Os pesquisadores passaram anos analisando dados das naves espaciais Ebb e Flow da Grail, da Nasa, que orbitaram a Lua de dezembro de 2011 a dezembro de 2012.
“Nosso estudo fornece o mapa gravitacional mais detalhado e preciso da Lua até o momento”, disse Park.
“Esse mapa gravitacional aprimorado é uma base crítica para o desenvolvimento de sistemas lunares de posicionamento, navegação e cronometragem (PNT), que são essenciais para o sucesso de futuras missões de exploração lunar. Ao melhorar nossa compreensão do campo gravitacional da Lua, ele contribui para estabelecer um sistema de referência lunar preciso e um sistema de tempo, permitindo uma navegação mais segura e confiável para espaçonaves e operações de superfície”, acrescentou o pesquisador.

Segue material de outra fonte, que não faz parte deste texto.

Background: an optimization exercise with open tools, aiming at a short achievable clock period and few clock cycles. Do not read the settings as production practice.
The RTL was checked by simulation tests, not by an equivalence proof against the original design.
Power and IR drop assume default switching activity.

==> branch cedar: inputs <==
## dcache_ctrl
module dcache_ctrl (
    input  logic        clk,
    input  logic        reset,
    input  logic [31:0] dcache_addr,
    input  logic [3:0]  dcache_we,
    input  logic        dcache_re,
    input  logic [31:0] dcache_din,
    output logic [31:0] dcache_dout,
    output logic        stall,
    output logic        mem_req_valid,
    input  logic        mem_req_ready,
    output logic        mem_req_rnw,
    output logic [31:0] mem_req_addr,
    output logic [31:0] mem_req_data,
    output logic [3:0]  mem_req_mask,
    input  logic        mem_resp_valid,
    input  logic [31:0] mem_resp_data
);
clock: 9.0 ns
lec_check: 0
cap_margin: 20
core_margin: 2
core_utilization: 55
setup_slack_margin: 5
slew_margin: 20
tns_end_percent: 100
run.sh (not shown) runs the stock make flow with config.mk's settings and CLKGATE_MAP_FILE= SYNTH_SCRIPT=/design/flow/synth_recipe.tcl, a recipe that flattens the netlist after the stock synthesis.
==> branch willow (differences from branch cedar) <==
--- a/flow/design.v
+++ b/flow/design.v
@@ -84,14 +84,17 @@
     logic             r_wait;          
     logic             r_sb;            
     logic             r_valid;         
     logic             r_ld_chk;        
     logic             r_st_chk;        
     logic [IDX_W-1:0] r_idx;           
     logic [LINES-1:0] r_wsel;          
+    logic [IDX_W-1:0] r_midx;          
+    logic [LINES-1:0] r_mwsel;         
+    logic [3:0]       r_wait_q;        
     logic [TAG_W-1:0] r_tag;
     logic [3:0]       r_we;
     logic [31:0]      r_din;
     logic             r_hit;           
     logic [31:0]      r_rd;            
     logic [29:0]      r_wb_addr [WBD];
     logic [31:0]      r_wb_data [WBD];
@@ -121,36 +124,40 @@
     assign mem_req_valid = r_valid || w_miss;
     assign mem_req_rnw   = !r_occ[0];
     assign mem_req_addr  = {r_wb_addr[0], 2'b00};
     assign mem_req_data  = r_wb_data[0];
     assign mem_req_mask  = r_wb_mask[0];
     assign w_pop         = r_occ[0] && mem_req_ready;
     assign w_rd_take     = (r_rp || w_miss) && !r_occ[0] && mem_req_ready;
-    assign dcache_dout   = r_wait ? mem_resp_data : r_rd;
+    always_comb begin
+        for (int b = 0; b < 4; b++) begin
+            dcache_dout[8*b +: 8] = r_wait_q[b] ? mem_resp_data[8*b +: 8] : r_rd[8*b +: 8];
+        end
+    end
     dcache_line_array #(
         .LINES (LINES),
         .IDX_W (IDX_W),
         .TAG_W (TAG_W)
     ) u_array (
         .clk       (clk),
         .rst       (reset),
         .i_lk_idx  (w_in_idx),
         .i_lk_tag  (w_in_tag),
         .o_lk_hit  (w_lk_hit),
         .o_lk_data (w_lk_data),
-        .i_wsel    (r_wsel),
+        .i_wsel    (r_wait ? r_mwsel : r_wsel),
         .i_tw_en   (r_rp || w_miss),
         .i_tw_tag  (r_tag),
         .i_dw_be   ({4{r_wait}} | ({4{w_st_wr}} & r_we)),
         .i_dw_data (r_wait ? mem_resp_data : r_din)
     );
     assign w_idx_eq = (w_in_idx == r_idx);
     always_comb begin
         for (int b = 0; b < 4; b++) begin
-            if (w_idx_eq && r_wait) begin
+            if ((w_in_idx == r_midx) && r_wait) begin
                 w_rd_nxt[8*b +: 8] = mem_resp_data[8*b +: 8];
             end else if (w_idx_eq && w_st_wr && r_we[b]) begin
                 w_rd_nxt[8*b +: 8] = r_din[8*b +: 8];
             end else begin
                 w_rd_nxt[8*b +: 8] = w_lk_data[8*b +: 8];
             end
         end
@@ -172,24 +179,28 @@
         end
     end
     assign w_rd_hold = r_rp || w_miss;
     always_ff @(posedge clk or posedge reset) begin
         if (reset) begin
             r_rp     <= 1'b0;
             r_wait   <= 1'b0;
+            r_wait_q <= '0;
             r_sb     <= 1'b0;
             r_valid  <= 1'b0;
             r_ld_chk <= 1'b0;
             r_st_chk <= 1'b0;
             r_occ    <= '0;
         end else begin
             r_ld_chk <= w_ld_acc;
             r_st_chk <= w_push;
             r_rp     <= w_rp_nxt;
             r_wait   <= w_wait_nxt;
+            for (int b = 0; b < 4; b++) begin
+                r_wait_q[b] <= w_rd_take || (r_wait_q[b] && !mem_resp_valid);
+            end
             r_sb     <= w_rp_nxt || (!w_ld_acc && w_occ_nxt[WBD-1]);
             r_valid  <= w_rp_nxt || w_occ_nxt[0];
             r_occ    <= w_occ_nxt;
         end
     end
     always_ff @(posedge clk) begin
         r_hit <= w_lk_hit;
@@ -197,15 +208,21 @@
     end
     always_comb begin
         for (int i = 0; i < LINES; i++) begin
             w_in_oh[i] = (w_in_idx == IDX_W'(i));
         end
     end
     always_ff @(posedge clk) begin
-        if (!stall) begin
+        if (w_miss) begin
+            r_midx  <= r_idx;
+            r_mwsel <= r_wsel;
+        end
+    end
+    always_ff @(posedge clk) begin
+        if (!(r_sb || w_miss)) begin
             r_idx  <= w_in_idx;
             r_wsel <= w_in_oh;
             r_tag  <= w_in_tag;
             r_we   <= dcache_we;
             r_din  <= dcache_din;
         end
     end
==> flow/flow/run.sh (new file) <==
#!/bin/bash
# The standard layout, with timing repair aiming further below the clock period than
# config.mk's SETUP_SLACK_MARGIN may (the clock period and constraints are unchanged).
set -o pipefail
bash standard.sh SETUP_SLACK_MARGIN=6 finish > standard_flow.log 2>&1
==> flow/standard.sh (new file) <==
#!/bin/bash
# synth_recipe.tcl (not shown) runs the flow's synth.tcl, then flattens the netlist and writes it again
# the make line also repeats each setting of config.mk as NAME=value (left out here)
make -C /OpenROAD-flow-scripts/flow DESIGN_CONFIG=/design/flow/config.mk WORK_HOME=/design/flow/orfs CLKGATE_MAP_FILE= SYNTH_SCRIPT=/design/flow/synth_recipe.tcl "${@:-finish}"
==> flow/config.mk (replaced) <==
export PLATFORM = sky130hd
export DESIGN_NAME = dcache_ctrl
export DESIGN_NICKNAME = dcache_ctrl
export VERILOG_FILES = /design/flow/design.v
export SDC_FILE = /design/flow/constraint.sdc
export NUM_CORES = 4
export LEC_CHECK = 0
export CAP_MARGIN = 20
export CORE_MARGIN = 2
export CORE_UTILIZATION = 45
export SETUP_SLACK_MARGIN = 5
export SLEW_MARGIN = 20
export TNS_END_PERCENT = 30
removed: flow/run.sh
==> qor summary <==
Arithmetic-cell share of the synthesized area counting full adders, half adders and majority gates: branch cedar 0.0157%; branch willow 0.0155%
HPWL reported at the end of detailed placement: branch cedar 360000 um; branch willow 353000 um
Mapped cell area: branch cedar 159000 sq um; branch willow 162000 sq um
Number of detailed-route iterations in the first pass: branch cedar 9; branch willow 8
Xor and xnor fraction of the mapped netlist area: branch cedar 8.47%; branch willow 8.39%
Flip-flop and latch count after synthesis: branch cedar 4085; branch willow 4159
Routed Wire Length: branch cedar 624000 um; branch willow 630000 um
Launch point of the worst path: branch cedar dcache_addr[7]; branch willow dcache_addr[21]
PnR worst setup slack: branch cedar 4650 ps; branch willow 4710 ps
Area of the die: branch cedar 294000 sq um; branch willow 364000 sq um
Filler cells: branch cedar 20.2k; branch willow 27.8k
Sequential Area: branch cedar 122000 sq um; branch willow 124000 sq um
Met3 usage: branch cedar 11.6%; branch willow 11.2%
Multiplexer share of the synthesized area: branch cedar 1.37%; branch willow 2.37%
Power density cells: branch cedar 278 nW/um^2; branch willow 267 nW/um^2
Slowest stage cell, crit path: branch cedar sky130_fd_sc_hd__nand4_1; branch willow sky130_fd_sc_hd__or4_1
Crit path DAT: branch cedar 5230 ps; branch willow 5080 ps
Status: branch cedar no timing/DRC/antenna violations; branch willow no timing/DRC/antenna violations
Clock buffers created by TritonCTS: branch cedar 415; branch willow 411
Buffers excl. clock: branch cedar 905; branch willow 1041
Number of multi-input logic gates: branch cedar 4725; branch willow 4744
Row cnt: branch cedar 197; branch willow 220
Per-cell via count in the routed design: branch cedar 6.97; branch willow 6.56
Sequential-to-total area share from yosys stat: branch cedar 76.5%; branch willow 76.9%
Peak Freq: branch cedar 230 MHz; branch willow 233 MHz
Testbench counts of branch cedar, summed over its fixed seeds: cycles 136,215.
Testbench counts of branch willow, summed over its fixed seeds: cycles 136,215.

## what the ideal ports hide
No port has a modelled driver above. Below, the same layouts with a new extraction and two added sets of constraints. Step 1, drivers: a clkbuf_16 drives clk and a buf_2 each remaining input, both assumed. Step 2 moves the port delays by t, midway between the first and last clock arrival at a register: inputs arrive t later, outputs are due t later. That takes back most of the time a late clock gives input paths. Three values: ideal ports, drivers, drivers and shift; two values: the first two.
| run | shift t [ns] | setup slack, ns | worst register clock-pin slew, ns | worst data-port slew with drivers (ns) |
|---|---|---|---|---|
| branch cedar | 1.109 | 4.654 / 4.697 / 3.588 | 0.07 / 0.07 | 0.11 |
| branch willow | 1.054 | 4.709 / 4.749 / 3.695 | 0.07 / 0.07 | 0.45 |
After both steps every run listed still meets setup and hold. The setup slack of branch cedar, which loses most, moves by +0.043 ns with the drivers and by -1.066 ns with both steps.
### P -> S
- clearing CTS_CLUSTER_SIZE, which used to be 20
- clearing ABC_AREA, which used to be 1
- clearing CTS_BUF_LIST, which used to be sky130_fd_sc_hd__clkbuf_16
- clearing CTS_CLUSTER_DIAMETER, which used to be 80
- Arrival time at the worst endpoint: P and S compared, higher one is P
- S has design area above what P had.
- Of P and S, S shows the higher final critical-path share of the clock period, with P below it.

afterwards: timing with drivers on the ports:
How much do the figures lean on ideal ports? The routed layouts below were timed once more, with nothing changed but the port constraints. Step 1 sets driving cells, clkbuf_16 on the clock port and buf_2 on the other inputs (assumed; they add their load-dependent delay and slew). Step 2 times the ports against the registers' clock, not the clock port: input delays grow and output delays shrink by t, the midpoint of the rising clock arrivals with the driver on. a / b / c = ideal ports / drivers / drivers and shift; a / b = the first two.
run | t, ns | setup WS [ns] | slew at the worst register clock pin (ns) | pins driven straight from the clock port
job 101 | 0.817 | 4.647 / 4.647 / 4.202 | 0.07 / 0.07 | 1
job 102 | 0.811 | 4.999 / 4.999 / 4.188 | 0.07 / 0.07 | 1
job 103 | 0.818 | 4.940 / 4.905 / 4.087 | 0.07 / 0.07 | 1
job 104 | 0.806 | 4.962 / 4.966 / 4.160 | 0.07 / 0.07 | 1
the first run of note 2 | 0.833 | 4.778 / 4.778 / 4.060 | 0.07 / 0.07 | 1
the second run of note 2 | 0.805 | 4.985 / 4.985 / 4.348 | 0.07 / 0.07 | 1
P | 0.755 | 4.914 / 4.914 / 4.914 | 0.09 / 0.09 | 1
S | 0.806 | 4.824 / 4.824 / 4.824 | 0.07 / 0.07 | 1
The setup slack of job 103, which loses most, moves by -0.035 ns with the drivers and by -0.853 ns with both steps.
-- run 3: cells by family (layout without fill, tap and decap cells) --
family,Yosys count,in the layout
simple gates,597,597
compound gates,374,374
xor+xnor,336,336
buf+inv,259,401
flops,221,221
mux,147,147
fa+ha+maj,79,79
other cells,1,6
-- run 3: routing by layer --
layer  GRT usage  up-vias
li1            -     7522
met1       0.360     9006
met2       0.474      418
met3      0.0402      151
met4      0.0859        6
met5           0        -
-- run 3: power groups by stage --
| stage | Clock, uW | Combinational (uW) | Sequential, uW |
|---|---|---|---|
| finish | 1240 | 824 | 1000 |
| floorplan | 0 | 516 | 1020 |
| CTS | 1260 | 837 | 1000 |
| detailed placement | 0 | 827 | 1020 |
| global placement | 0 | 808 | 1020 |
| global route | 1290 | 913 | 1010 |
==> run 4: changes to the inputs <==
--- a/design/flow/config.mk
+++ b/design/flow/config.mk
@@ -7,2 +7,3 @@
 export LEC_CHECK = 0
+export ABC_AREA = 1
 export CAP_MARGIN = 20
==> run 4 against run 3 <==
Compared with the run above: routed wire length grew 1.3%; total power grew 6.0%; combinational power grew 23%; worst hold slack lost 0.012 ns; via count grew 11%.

Segundo os pesquisadores, a mesma abordagem empregada no estudo, com o uso de dados gravitacionais para avaliar o interior lunar, poderia ser aplicada a outros objetos no Sistema Solar, como Encélado e Ganimedes, luas de Saturno e Júpiter, dois satélites de interesse na busca por vida potencial além da Terra.
Enquanto isso, as novas descobertas contribuem para a compreensão da eterna companheira da Terra.
“A Lua desempenha um papel vital na estabilização da rotação da Terra e na geração das marés oceânicas, que influenciam sistemas naturais e ritmos diários”, disse Park. “Nosso conhecimento sobre a Lua expandiu-se por meio de missões humanas e robóticas que revelaram detalhes sobre sua superfície e interior, mas muitas questões sobre sua estrutura profunda e história permanecem. Como nossa vizinha mais próxima, a Lua continua sendo um importante foco de descoberta científica.”